When I saw her yesterday, looking so lost and frightened, I did what I normally wouldn’t do. Do Kyungsoo would have brought her to the dorm master and explained that she got lost and accidentally came here and see her off.
Not take her to his place and give her food and shelter.
That night, I couldn’t sleep. I stayed awake in my bed, staring at the ceiling, until my eyes watered and I had to blink. (It was a record of fifty eight seconds, by the way.) I kept wondering why I had done it. I always reflected on my actions, and somehow, I couldn’t place the finger on the reason why I had suddenly took her in, so uncharacteristically of myself.
It’s not that I hate girls, but I try to avoid them in school.

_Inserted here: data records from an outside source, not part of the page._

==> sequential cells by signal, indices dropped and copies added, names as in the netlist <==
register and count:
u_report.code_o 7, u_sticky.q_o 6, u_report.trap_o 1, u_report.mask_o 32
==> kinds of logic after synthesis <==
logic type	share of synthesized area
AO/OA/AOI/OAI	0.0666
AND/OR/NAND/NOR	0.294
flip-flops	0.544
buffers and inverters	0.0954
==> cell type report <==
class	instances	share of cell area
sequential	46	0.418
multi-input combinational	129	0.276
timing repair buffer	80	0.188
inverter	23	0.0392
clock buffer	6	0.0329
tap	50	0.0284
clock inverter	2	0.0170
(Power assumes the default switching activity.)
File: src/rtl/rom_guard_pkg.sv
package rom_guard_pkg;
  typedef struct packed {
    logic capture;     // a read is being accepted this cycle
    logic substitute;  // the accepted read must be replaced
  } guardStrobes_t;
endpackage

File: src/rtl/guard_ctrl.sv
module guard_ctrl
  import rom_guard_pkg::*;
#(
  parameter int unsigned ADDR_W    = 16,
  parameter logic [ADDR_W-1:0] ROM_BASE  = 16'h2000,
  parameter logic [ADDR_W-1:0] ROM_LAST  = 16'h3FFF,
  parameter logic [ADDR_W-1:0] EXEMPT_LO = 16'h2000,
  parameter logic [ADDR_W-1:0] EXEMPT_HI = 16'h207F
) (
  input  logic              lockBit,
  input  logic              readStrobe,
  input  logic [ADDR_W-1:0] readAddr,
  input  logic [ADDR_W-1:0] fetchAddr,
  output guardStrobes_t     strobes
);
  logic fetchInternal;
  logic addrExempt;
  logic protectOn;

  always_comb begin
    fetchInternal = (fetchAddr >= ROM_BASE) && (fetchAddr <= ROM_LAST);
    addrExempt    = (readAddr >= EXEMPT_LO) && (readAddr <= EXEMPT_HI);
    protectOn     = ~lockBit;
    strobes.capture    = readStrobe;
    strobes.substitute = readStrobe && protectOn && !fetchInternal && !addrExempt;
  end
endmodule

File: src/rtl/guard_datapath.sv
module guard_datapath
  import rom_guard_pkg::*;
#(
  parameter int unsigned DATA_W = 16,
  parameter logic [DATA_W-1:0] DENY_WORD = 16'hF0FD
) (
  input  logic              clk,
  input  logic              rstN,
  input  guardStrobes_t     strobes,
  input  logic [DATA_W-1:0] romWord,
  output logic [DATA_W-1:0] readData,
  output logic              readDenied
);
  always_ff @(posedge clk) begin
    if (!rstN) begin
      readData   <= '0;
      readDenied <= 1'b0;
    end else begin
      readDenied <= strobes.substitute;
      if (strobes.capture)
        readData <= strobes.substitute ? DENY_WORD : romWord;
    end
  end
endmodule
**config.mk**
```make
export PLATFORM = sky130hd
export DESIGN_NAME = ctlword_rx
export DESIGN_NICKNAME = d
export VERILOG_FILES = /design/src/rtl/ctlword_rx_pkg.sv /design/src/rtl/ctlword_rx_sync.sv /design/src/rtl/ctlword_rx_shift.sv /design/src/rtl/ctlword_rx_decode.sv /design/src/rtl/ctlword_rx.sv
export SDC_FILE = /design/constraint.sdc
export NUM_CORES = 1
export LEC_CHECK = 0
export ABC_AREA = 1
export BUFFER_PORTS_ARGS = -buffer_cell sky130_fd_sc_hd__buf_2
export CAP_MARGIN = 10
export CORE_MARGIN = 2
export CORE_UTILIZATION = 26
export DETAILED_ROUTE_END_ITERATION = 10
export PLACE_DENSITY_LB_ADDON = 0.05
export SLEW_MARGIN = 20
export SYNTH_ARGS = -nofsm -noshare
export SYNTH_HDL_FRONTEND = slang
export SYNTH_HIERARCHICAL = 1
export SYNTH_SLANG_ARGS = --single-unit
export TNS_END_PERCENT = 100
```
**constraint.sdc**
```tcl
create_clock -name clk -period 3.3 [get_ports clk]
set_clock_uncertainty 0.15 [all_clocks]
set_input_delay 0.66 -clock clk [delete_from_list [all_inputs] [get_ports clk]]
set_output_delay 0.66 -clock clk [all_outputs]
set_load 0.05 [all_outputs]
```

Girls love drama and I hate drama. I should know that.
In primary school, I had the misfortune of being picked as a girl’s partner for a project work. The experience scarred me for life.
“Oh, Kyungsoo, don’t you know you’re so cute when you smile!” “Kyungsoo, you’re so cute, don’t you know!”
Her fat fingers pinching my cheeks enthusiastically and her friends all joining in to coo over how “cute” I was is a feeling I would go through hell to never experience again.
Nevertheless to say, from then onwards, my default face became blank. I never liked smiling, not if I can help it, unless I’m truly happy.
Let me stress this- I am not cute. I can be handsome, good-looking, charismatic, cool, but not cute.